Stored entries:
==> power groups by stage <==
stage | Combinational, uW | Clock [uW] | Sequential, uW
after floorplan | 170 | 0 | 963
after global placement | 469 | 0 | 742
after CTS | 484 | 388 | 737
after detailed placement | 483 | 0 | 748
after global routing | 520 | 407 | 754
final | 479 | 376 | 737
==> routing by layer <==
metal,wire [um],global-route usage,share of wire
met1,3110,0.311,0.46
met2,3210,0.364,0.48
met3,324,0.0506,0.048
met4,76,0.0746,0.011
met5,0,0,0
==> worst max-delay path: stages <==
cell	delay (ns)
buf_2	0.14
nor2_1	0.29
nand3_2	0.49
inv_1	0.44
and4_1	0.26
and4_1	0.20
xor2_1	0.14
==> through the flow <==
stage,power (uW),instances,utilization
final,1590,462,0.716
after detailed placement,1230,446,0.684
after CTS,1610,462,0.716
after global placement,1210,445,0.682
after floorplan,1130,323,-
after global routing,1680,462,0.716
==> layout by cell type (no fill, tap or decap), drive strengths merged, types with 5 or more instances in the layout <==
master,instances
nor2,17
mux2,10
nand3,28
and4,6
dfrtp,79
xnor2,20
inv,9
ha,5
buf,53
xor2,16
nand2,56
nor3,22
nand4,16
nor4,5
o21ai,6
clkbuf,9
$ cat config.mk
export PLATFORM = sky130hd
export DESIGN_NAME = ica_pass_sequencer
export DESIGN_NICKNAME = d
export VERILOG_FILES = /design/src/rtl/ica_pkg.sv /design/src/rtl/busy_edge_watch.sv /design/src/rtl/ica_pass_sequencer.sv
export SDC_FILE = /design/constraint.sdc
export NUM_CORES = 1
export LEC_CHECK = 0
export CORE_UTILIZATION = 25
export DETAILED_ROUTE_END_ITERATION = 12
export HOLD_SLACK_MARGIN = 0.15
export PLACE_DENSITY = 0.38
export RECOVER_POWER = 100
export SYNTH_ARGS = -nofsm -noshare
export SYNTH_HDL_FRONTEND = slang
export SYNTH_SLANG_ARGS = --single-unit
$ cat constraint.sdc
create_clock -name clk -period 2.7 [get_ports clk]
set_input_delay 0.27 -clock clk [delete_from_list [all_inputs] [get_ports clk]]
set_output_delay 0.27 -clock clk [all_outputs]
set_load 0.05 [all_outputs]
$ cat src/rtl/ica_pkg.sv
// Shared types and constants for the FastICA run sequencer and its helpers.
package ica_pkg;

  localparam int ADDR_W    = 14;
  localparam int DATA_W    = 26;
  localparam int N_SAMPLES = 16384;

  typedef enum logic [3:0] {
    IDLE,
    WHT_START,
    WHT_WAIT,
    WR_REQ,
    WR_STORE,
    ICA_START,
    ICA_READ,
    ICA_WAIT,
    DONE
  } seq_state_e;

  // Pass counter increment that sticks at 255 instead of wrapping.
  function automatic logic [7:0] sat_inc8(input logic [7:0] v);
    return (v == 8'hFF) ? v : v + 8'd1;
  endfunction

endpackage

$ cat src/rtl/busy_edge_watch.sv
// Watches one busy handshake: flags its rise-then-fall and a wait that ran too long.
module busy_edge_watch #(
  parameter int TIMEOUT = 65535
) (
  input  logic clk,
  input  logic rst_n,
  input  logic active,
  input  logic busy_in,
  output logic fell_pulse,
  output logic timeout_pulse
);

  localparam int CNT_W = $clog2(TIMEOUT + 1);

  logic             seen_rise;
  logic [CNT_W-1:0] wait_cnt;

  // Leaving the wait state clears everything, so each entry starts a fresh wait.
  always_ff @(posedge clk) begin
    if (!rst_n || !active) begin
      seen_rise <= 1'b0;
      wait_cnt  <= '0;
    end else begin
      if (busy_in) seen_rise <= 1'b1;
      if (!timeout_pulse) wait_cnt <= wait_cnt + CNT_W'(1);
    end
  end

  assign fell_pulse    = active && seen_rise && !busy_in;
  assign timeout_pulse = active && (wait_cnt == CNT_W'(TIMEOUT - 1));

endmodule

● WHAT YOU NEED TO DO: This exercise asks for every line of the records to be repeated exactly.

● EXERCISE RESULT:
==> power groups by stage <==
stage | Combinational, uW | Clock [uW] | Sequential, uW
after floorplan | 170 | 0 | 963
after global placement | 469 | 0 | 742
after CTS | 484 | 388 | 737
after detailed placement | 483 | 0 | 748
after global routing | 520 | 407 | 754
final | 479 | 376 | 737
==> routing by layer <==
metal,wire [um],global-route usage,share of wire
met1,3110,0.311,0.46
met2,3210,0.364,0.48
met3,324,0.0506,0.048
met4,76,0.0746,0.011
met5,0,0,0
==> worst max-delay path: stages <==
cell	delay (ns)
buf_2	0.14
nor2_1	0.29
nand3_2	0.49
inv_1	0.44
and4_1	0.26
and4_1	0.20
xor2_1	0.14
==> through the flow <==
stage,power (uW),instances,utilization
final,1590,462,0.716
after detailed placement,1230,446,0.684
after CTS,1610,462,0.716
after global placement,1210,445,0.682
after floorplan,1130,323,-
after global routing,1680,462,0.716
==> layout by cell type (no fill, tap or decap), drive strengths merged, types with 5 or more instances in the layout <==
master,instances
nor2,17
mux2,10
nand3,28
and4,6
dfrtp,79
xnor2,20
inv,9
ha,5
buf,53
xor2,16
nand2,56
nor3,22
nand4,16
nor4,5
o21ai,6
clkbuf,9
$ cat config.mk
export PLATFORM = sky130hd
export DESIGN_NAME = ica_pass_sequencer
export DESIGN_NICKNAME = d
export VERILOG_FILES = /design/src/rtl/ica_pkg.sv /design/src/rtl/busy_edge_watch.sv /design/src/rtl/ica_pass_sequencer.sv
export SDC_FILE = /design/constraint.sdc
export NUM_CORES = 1
export LEC_CHECK = 0
export CORE_UTILIZATION = 25
export DETAILED_ROUTE_END_ITERATION = 12
export HOLD_SLACK_MARGIN = 0.15
export PLACE_DENSITY = 0.38
export RECOVER_POWER = 100
export SYNTH_ARGS = -nofsm -noshare
export SYNTH_HDL_FRONTEND = slang
export SYNTH_SLANG_ARGS = --single-unit
$ cat constraint.sdc
create_clock -name clk -period 2.7 [get_ports clk]
set_input_delay 0.27 -clock clk [delete_from_list [all_inputs] [get_ports clk]]
set_output_delay 0.27 -clock clk [all_outputs]
set_load 0.05 [all_outputs]
$ cat src/rtl/ica_pkg.sv
// Shared types and constants for the FastICA run sequencer and its helpers.
package ica_pkg;

  localparam int ADDR_W    = 14;
  localparam int DATA_W    = 26;
  localparam int N_SAMPLES = 16384;

  typedef enum logic [3:0] {
    IDLE,
    WHT_START,
    WHT_WAIT,
    WR_REQ,
    WR_STORE,
    ICA_START,
    ICA_READ,
    ICA_WAIT,
    DONE
  } seq_state_e;

  // Pass counter increment that sticks at 255 instead of wrapping.
  function automatic logic [7:0] sat_inc8(input logic [7:0] v);
    return (v == 8'hFF) ? v : v + 8'd1;
  endfunction

endpackage

$ cat src/rtl/busy_edge_watch.sv
// Watches one busy handshake: flags its rise-then-fall and a wait that ran too long.
module busy_edge_watch #(
  parameter int TIMEOUT = 65535
) (
  input  logic clk,
  input  logic rst_n,
  input  logic active,
  input  logic busy_in,
  output logic fell_pulse,
  output logic timeout_pulse
);

  localparam int CNT_W = $clog2(TIMEOUT + 1);

  logic             seen_rise;
  logic [CNT_W-1:0] wait_cnt;

  // Leaving the wait state clears everything, so each entry starts a fresh wait.
  always_ff @(posedge clk) begin
    if (!rst_n || !active) begin
      seen_rise <= 1'b0;
      wait_cnt  <= '0;
    end else begin
      if (busy_in) seen_rise <= 1'b1;
      if (!timeout_pulse) wait_cnt <= wait_cnt + CNT_W'(1);
    end
  end

  assign fell_pulse    = active && seen_rise && !busy_in;
  assign timeout_pulse = active && (wait_cnt == CNT_W'(TIMEOUT - 1));

endmodule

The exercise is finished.